EXERCISE GOAL: All the data should be transcribed exactly, with every line kept.

Saved entries:
§

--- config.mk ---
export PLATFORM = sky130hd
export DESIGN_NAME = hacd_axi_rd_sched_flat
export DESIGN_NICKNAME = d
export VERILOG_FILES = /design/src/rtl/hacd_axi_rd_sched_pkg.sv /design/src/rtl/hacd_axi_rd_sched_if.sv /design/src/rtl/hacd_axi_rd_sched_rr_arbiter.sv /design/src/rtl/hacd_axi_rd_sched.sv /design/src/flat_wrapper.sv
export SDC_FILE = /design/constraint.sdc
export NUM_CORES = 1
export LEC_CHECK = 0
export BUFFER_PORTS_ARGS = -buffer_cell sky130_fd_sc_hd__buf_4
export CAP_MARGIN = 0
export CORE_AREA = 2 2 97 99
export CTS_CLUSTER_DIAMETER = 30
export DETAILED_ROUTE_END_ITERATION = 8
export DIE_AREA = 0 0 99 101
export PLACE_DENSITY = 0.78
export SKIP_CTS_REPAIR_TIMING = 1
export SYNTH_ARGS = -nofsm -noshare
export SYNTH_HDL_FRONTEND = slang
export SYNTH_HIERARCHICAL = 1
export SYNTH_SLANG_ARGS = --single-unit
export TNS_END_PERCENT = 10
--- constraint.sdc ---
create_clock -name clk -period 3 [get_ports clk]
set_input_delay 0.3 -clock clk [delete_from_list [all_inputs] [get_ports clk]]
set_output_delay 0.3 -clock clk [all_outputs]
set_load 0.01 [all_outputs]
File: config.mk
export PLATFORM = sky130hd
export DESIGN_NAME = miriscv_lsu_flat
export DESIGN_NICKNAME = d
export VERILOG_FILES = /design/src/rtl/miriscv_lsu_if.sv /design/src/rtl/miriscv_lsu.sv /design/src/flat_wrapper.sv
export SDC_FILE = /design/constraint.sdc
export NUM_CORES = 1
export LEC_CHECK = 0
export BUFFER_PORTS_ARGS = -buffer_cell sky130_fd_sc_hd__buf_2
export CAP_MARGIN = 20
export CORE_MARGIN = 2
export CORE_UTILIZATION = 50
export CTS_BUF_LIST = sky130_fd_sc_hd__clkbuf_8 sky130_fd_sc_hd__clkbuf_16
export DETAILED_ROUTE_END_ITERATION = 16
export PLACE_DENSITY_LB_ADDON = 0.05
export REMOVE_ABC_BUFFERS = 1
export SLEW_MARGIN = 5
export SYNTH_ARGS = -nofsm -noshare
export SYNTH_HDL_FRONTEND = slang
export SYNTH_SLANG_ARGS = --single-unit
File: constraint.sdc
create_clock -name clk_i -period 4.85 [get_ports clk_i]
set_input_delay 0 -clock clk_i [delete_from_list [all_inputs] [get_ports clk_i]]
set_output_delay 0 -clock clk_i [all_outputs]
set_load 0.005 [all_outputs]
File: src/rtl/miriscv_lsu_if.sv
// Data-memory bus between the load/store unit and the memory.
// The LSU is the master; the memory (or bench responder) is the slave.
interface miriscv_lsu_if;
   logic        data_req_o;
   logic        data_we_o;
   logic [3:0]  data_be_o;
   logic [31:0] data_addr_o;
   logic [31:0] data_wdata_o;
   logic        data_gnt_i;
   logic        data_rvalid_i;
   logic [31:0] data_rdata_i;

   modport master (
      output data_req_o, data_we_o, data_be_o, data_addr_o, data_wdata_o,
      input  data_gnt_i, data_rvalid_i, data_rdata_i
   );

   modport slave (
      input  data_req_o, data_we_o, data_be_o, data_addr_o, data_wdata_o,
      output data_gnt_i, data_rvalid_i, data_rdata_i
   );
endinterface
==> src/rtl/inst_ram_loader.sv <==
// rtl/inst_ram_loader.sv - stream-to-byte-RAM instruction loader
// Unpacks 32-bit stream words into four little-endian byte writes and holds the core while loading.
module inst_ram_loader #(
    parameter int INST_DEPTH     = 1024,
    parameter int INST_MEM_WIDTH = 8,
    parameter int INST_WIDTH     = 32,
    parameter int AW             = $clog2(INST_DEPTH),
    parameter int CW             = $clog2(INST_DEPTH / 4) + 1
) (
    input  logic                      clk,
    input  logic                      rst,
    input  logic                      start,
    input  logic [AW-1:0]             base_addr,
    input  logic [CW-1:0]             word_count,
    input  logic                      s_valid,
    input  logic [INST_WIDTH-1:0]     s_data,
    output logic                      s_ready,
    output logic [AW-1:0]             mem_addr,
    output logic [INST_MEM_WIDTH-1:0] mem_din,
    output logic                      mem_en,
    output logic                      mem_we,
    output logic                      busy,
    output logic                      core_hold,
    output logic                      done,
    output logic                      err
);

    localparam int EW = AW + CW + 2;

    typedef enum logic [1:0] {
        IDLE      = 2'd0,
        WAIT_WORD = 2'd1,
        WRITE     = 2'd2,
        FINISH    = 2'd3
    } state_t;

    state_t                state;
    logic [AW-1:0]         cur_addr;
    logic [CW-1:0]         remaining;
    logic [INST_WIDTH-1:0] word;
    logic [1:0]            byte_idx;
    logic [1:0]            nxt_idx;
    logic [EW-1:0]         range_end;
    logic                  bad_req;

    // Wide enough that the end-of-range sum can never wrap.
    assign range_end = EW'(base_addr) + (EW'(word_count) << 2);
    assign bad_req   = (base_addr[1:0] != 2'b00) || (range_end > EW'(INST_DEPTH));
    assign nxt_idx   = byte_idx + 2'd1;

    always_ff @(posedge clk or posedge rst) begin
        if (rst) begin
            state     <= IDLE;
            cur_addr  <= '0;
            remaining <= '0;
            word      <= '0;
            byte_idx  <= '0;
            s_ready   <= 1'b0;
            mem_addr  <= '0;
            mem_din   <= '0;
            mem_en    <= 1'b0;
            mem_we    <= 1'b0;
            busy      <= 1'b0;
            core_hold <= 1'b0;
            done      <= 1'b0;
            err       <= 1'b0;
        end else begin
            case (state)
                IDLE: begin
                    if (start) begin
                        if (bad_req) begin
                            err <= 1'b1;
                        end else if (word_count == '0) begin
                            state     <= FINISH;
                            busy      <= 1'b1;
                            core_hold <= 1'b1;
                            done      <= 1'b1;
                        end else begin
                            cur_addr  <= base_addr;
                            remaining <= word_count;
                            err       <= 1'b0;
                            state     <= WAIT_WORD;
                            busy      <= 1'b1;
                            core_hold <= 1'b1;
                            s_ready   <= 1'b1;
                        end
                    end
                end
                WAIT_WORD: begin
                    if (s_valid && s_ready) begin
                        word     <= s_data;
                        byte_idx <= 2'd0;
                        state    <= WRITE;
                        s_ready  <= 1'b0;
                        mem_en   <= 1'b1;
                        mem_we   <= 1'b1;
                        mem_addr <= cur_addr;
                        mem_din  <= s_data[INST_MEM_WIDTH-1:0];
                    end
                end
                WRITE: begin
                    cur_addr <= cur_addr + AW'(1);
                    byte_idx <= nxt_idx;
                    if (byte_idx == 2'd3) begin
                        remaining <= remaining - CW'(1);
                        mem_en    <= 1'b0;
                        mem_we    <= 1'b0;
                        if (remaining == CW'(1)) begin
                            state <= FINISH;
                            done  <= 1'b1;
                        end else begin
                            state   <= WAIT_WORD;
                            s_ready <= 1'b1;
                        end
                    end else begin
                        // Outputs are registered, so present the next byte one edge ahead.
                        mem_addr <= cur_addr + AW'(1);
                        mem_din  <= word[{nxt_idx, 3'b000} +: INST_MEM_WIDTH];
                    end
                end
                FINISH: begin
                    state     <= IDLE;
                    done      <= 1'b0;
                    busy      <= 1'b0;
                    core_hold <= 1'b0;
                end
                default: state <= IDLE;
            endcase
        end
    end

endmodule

§

SOLUTION TO THIS EXERCISE:
--- config.mk ---
export PLATFORM = sky130hd
export DESIGN_NAME = hacd_axi_rd_sched_flat
export DESIGN_NICKNAME = d
export VERILOG_FILES = /design/src/rtl/hacd_axi_rd_sched_pkg.sv /design/src/rtl/hacd_axi_rd_sched_if.sv /design/src/rtl/hacd_axi_rd_sched_rr_arbiter.sv /design/src/rtl/hacd_axi_rd_sched.sv /design/src/flat_wrapper.sv
export SDC_FILE = /design/constraint.sdc
export NUM_CORES = 1
export LEC_CHECK = 0
export BUFFER_PORTS_ARGS = -buffer_cell sky130_fd_sc_hd__buf_4
export CAP_MARGIN = 0
export CORE_AREA = 2 2 97 99
export CTS_CLUSTER_DIAMETER = 30
export DETAILED_ROUTE_END_ITERATION = 8
export DIE_AREA = 0 0 99 101
export PLACE_DENSITY = 0.78
export SKIP_CTS_REPAIR_TIMING = 1
export SYNTH_ARGS = -nofsm -noshare
export SYNTH_HDL_FRONTEND = slang
export SYNTH_HIERARCHICAL = 1
export SYNTH_SLANG_ARGS = --single-unit
export TNS_END_PERCENT = 10
--- constraint.sdc ---
create_clock -name clk -period 3 [get_ports clk]
set_input_delay 0.3 -clock clk [delete_from_list [all_inputs] [get_ports clk]]
set_output_delay 0.3 -clock clk [all_outputs]
set_load 0.01 [all_outputs]
File: config.mk
export PLATFORM = sky130hd
export DESIGN_NAME = miriscv_lsu_flat
export DESIGN_NICKNAME = d
export VERILOG_FILES = /design/src/rtl/miriscv_lsu_if.sv /design/src/rtl/miriscv_lsu.sv /design/src/flat_wrapper.sv
export SDC_FILE = /design/constraint.sdc
export NUM_CORES = 1
export LEC_CHECK = 0
export BUFFER_PORTS_ARGS = -buffer_cell sky130_fd_sc_hd__buf_2
export CAP_MARGIN = 20
export CORE_MARGIN = 2
export CORE_UTILIZATION = 50
export CTS_BUF_LIST = sky130_fd_sc_hd__clkbuf_8 sky130_fd_sc_hd__clkbuf_16
export DETAILED_ROUTE_END_ITERATION = 16
export PLACE_DENSITY_LB_ADDON = 0.05
export REMOVE_ABC_BUFFERS = 1
export SLEW_MARGIN = 5
export SYNTH_ARGS = -nofsm -noshare
export SYNTH_HDL_FRONTEND = slang
export SYNTH_SLANG_ARGS = --single-unit
File: constraint.sdc
create_clock -name clk_i -period 4.85 [get_ports clk_i]
set_input_delay 0 -clock clk_i [delete_from_list [all_inputs] [get_ports clk_i]]
set_output_delay 0 -clock clk_i [all_outputs]
set_load 0.005 [all_outputs]
File: src/rtl/miriscv_lsu_if.sv
// Data-memory bus between the load/store unit and the memory.
// The LSU is the master; the memory (or bench responder) is the slave.
interface miriscv_lsu_if;
   logic        data_req_o;
   logic        data_we_o;
   logic [3:0]  data_be_o;
   logic [31:0] data_addr_o;
   logic [31:0] data_wdata_o;
   logic        data_gnt_i;
   logic        data_rvalid_i;
   logic [31:0] data_rdata_i;

   modport master (
      output data_req_o, data_we_o, data_be_o, data_addr_o, data_wdata_o,
      input  data_gnt_i, data_rvalid_i, data_rdata_i
   );

   modport slave (
      input  data_req_o, data_we_o, data_be_o, data_addr_o, data_wdata_o,
      output data_gnt_i, data_rvalid_i, data_rdata_i
   );
endinterface
==> src/rtl/inst_ram_loader.sv <==
// rtl/inst_ram_loader.sv - stream-to-byte-RAM instruction loader
// Unpacks 32-bit stream words into four little-endian byte writes and holds the core while loading.
module inst_ram_loader #(
    parameter int INST_DEPTH     = 1024,
    parameter int INST_MEM_WIDTH = 8,
    parameter int INST_WIDTH     = 32,
    parameter int AW             = $clog2(INST_DEPTH),
    parameter int CW             = $clog2(INST_DEPTH / 4) + 1
) (
    input  logic                      clk,
    input  logic                      rst,
    input  logic                      start,
    input  logic [AW-1:0]             base_addr,
    input  logic [CW-1:0]             word_count,
    input  logic                      s_valid,
    input  logic [INST_WIDTH-1:0]     s_data,
    output logic                      s_ready,
    output logic [AW-1:0]             mem_addr,
    output logic [INST_MEM_WIDTH-1:0] mem_din,
    output logic                      mem_en,
    output logic                      mem_we,
    output logic                      busy,
    output logic                      core_hold,
    output logic                      done,
    output logic                      err
);

    localparam int EW = AW + CW + 2;

    typedef enum logic [1:0] {
        IDLE      = 2'd0,
        WAIT_WORD = 2'd1,
        WRITE     = 2'd2,
        FINISH    = 2'd3
    } state_t;

    state_t                state;
    logic [AW-1:0]         cur_addr;
    logic [CW-1:0]         remaining;
    logic [INST_WIDTH-1:0] word;
    logic [1:0]            byte_idx;
    logic [1:0]            nxt_idx;
    logic [EW-1:0]         range_end;
    logic                  bad_req;

    // Wide enough that the end-of-range sum can never wrap.
    assign range_end = EW'(base_addr) + (EW'(word_count) << 2);
    assign bad_req   = (base_addr[1:0] != 2'b00) || (range_end > EW'(INST_DEPTH));
    assign nxt_idx   = byte_idx + 2'd1;

    always_ff @(posedge clk or posedge rst) begin
        if (rst) begin
            state     <= IDLE;
            cur_addr  <= '0;
            remaining <= '0;
            word      <= '0;
            byte_idx  <= '0;
            s_ready   <= 1'b0;
            mem_addr  <= '0;
            mem_din   <= '0;
            mem_en    <= 1'b0;
            mem_we    <= 1'b0;
            busy      <= 1'b0;
            core_hold <= 1'b0;
            done      <= 1'b0;
            err       <= 1'b0;
        end else begin
            case (state)
                IDLE: begin
                    if (start) begin
                        if (bad_req) begin
                            err <= 1'b1;
                        end else if (word_count == '0) begin
                            state     <= FINISH;
                            busy      <= 1'b1;
                            core_hold <= 1'b1;
                            done      <= 1'b1;
                        end else begin
                            cur_addr  <= base_addr;
                            remaining <= word_count;
                            err       <= 1'b0;
                            state     <= WAIT_WORD;
                            busy      <= 1'b1;
                            core_hold <= 1'b1;
                            s_ready   <= 1'b1;
                        end
                    end
                end
                WAIT_WORD: begin
                    if (s_valid && s_ready) begin
                        word     <= s_data;
                        byte_idx <= 2'd0;
                        state    <= WRITE;
                        s_ready  <= 1'b0;
                        mem_en   <= 1'b1;
                        mem_we   <= 1'b1;
                        mem_addr <= cur_addr;
                        mem_din  <= s_data[INST_MEM_WIDTH-1:0];
                    end
                end
                WRITE: begin
                    cur_addr <= cur_addr + AW'(1);
                    byte_idx <= nxt_idx;
                    if (byte_idx == 2'd3) begin
                        remaining <= remaining - CW'(1);
                        mem_en    <= 1'b0;
                        mem_we    <= 1'b0;
                        if (remaining == CW'(1)) begin
                            state <= FINISH;
                            done  <= 1'b1;
                        end else begin
                            state   <= WAIT_WORD;
                            s_ready <= 1'b1;
                        end
                    end else begin
                        // Outputs are registered, so present the next byte one edge ahead.
                        mem_addr <= cur_addr + AW'(1);
                        mem_din  <= word[{nxt_idx, 3'b000} +: INST_MEM_WIDTH];
                    end
                end
                FINISH: begin
                    state     <= IDLE;
                    done      <= 1'b0;
                    busy      <= 1'b0;
                    core_hold <= 1'b0;
                end
                default: state <= IDLE;
            endcase
        end
    end

endmodule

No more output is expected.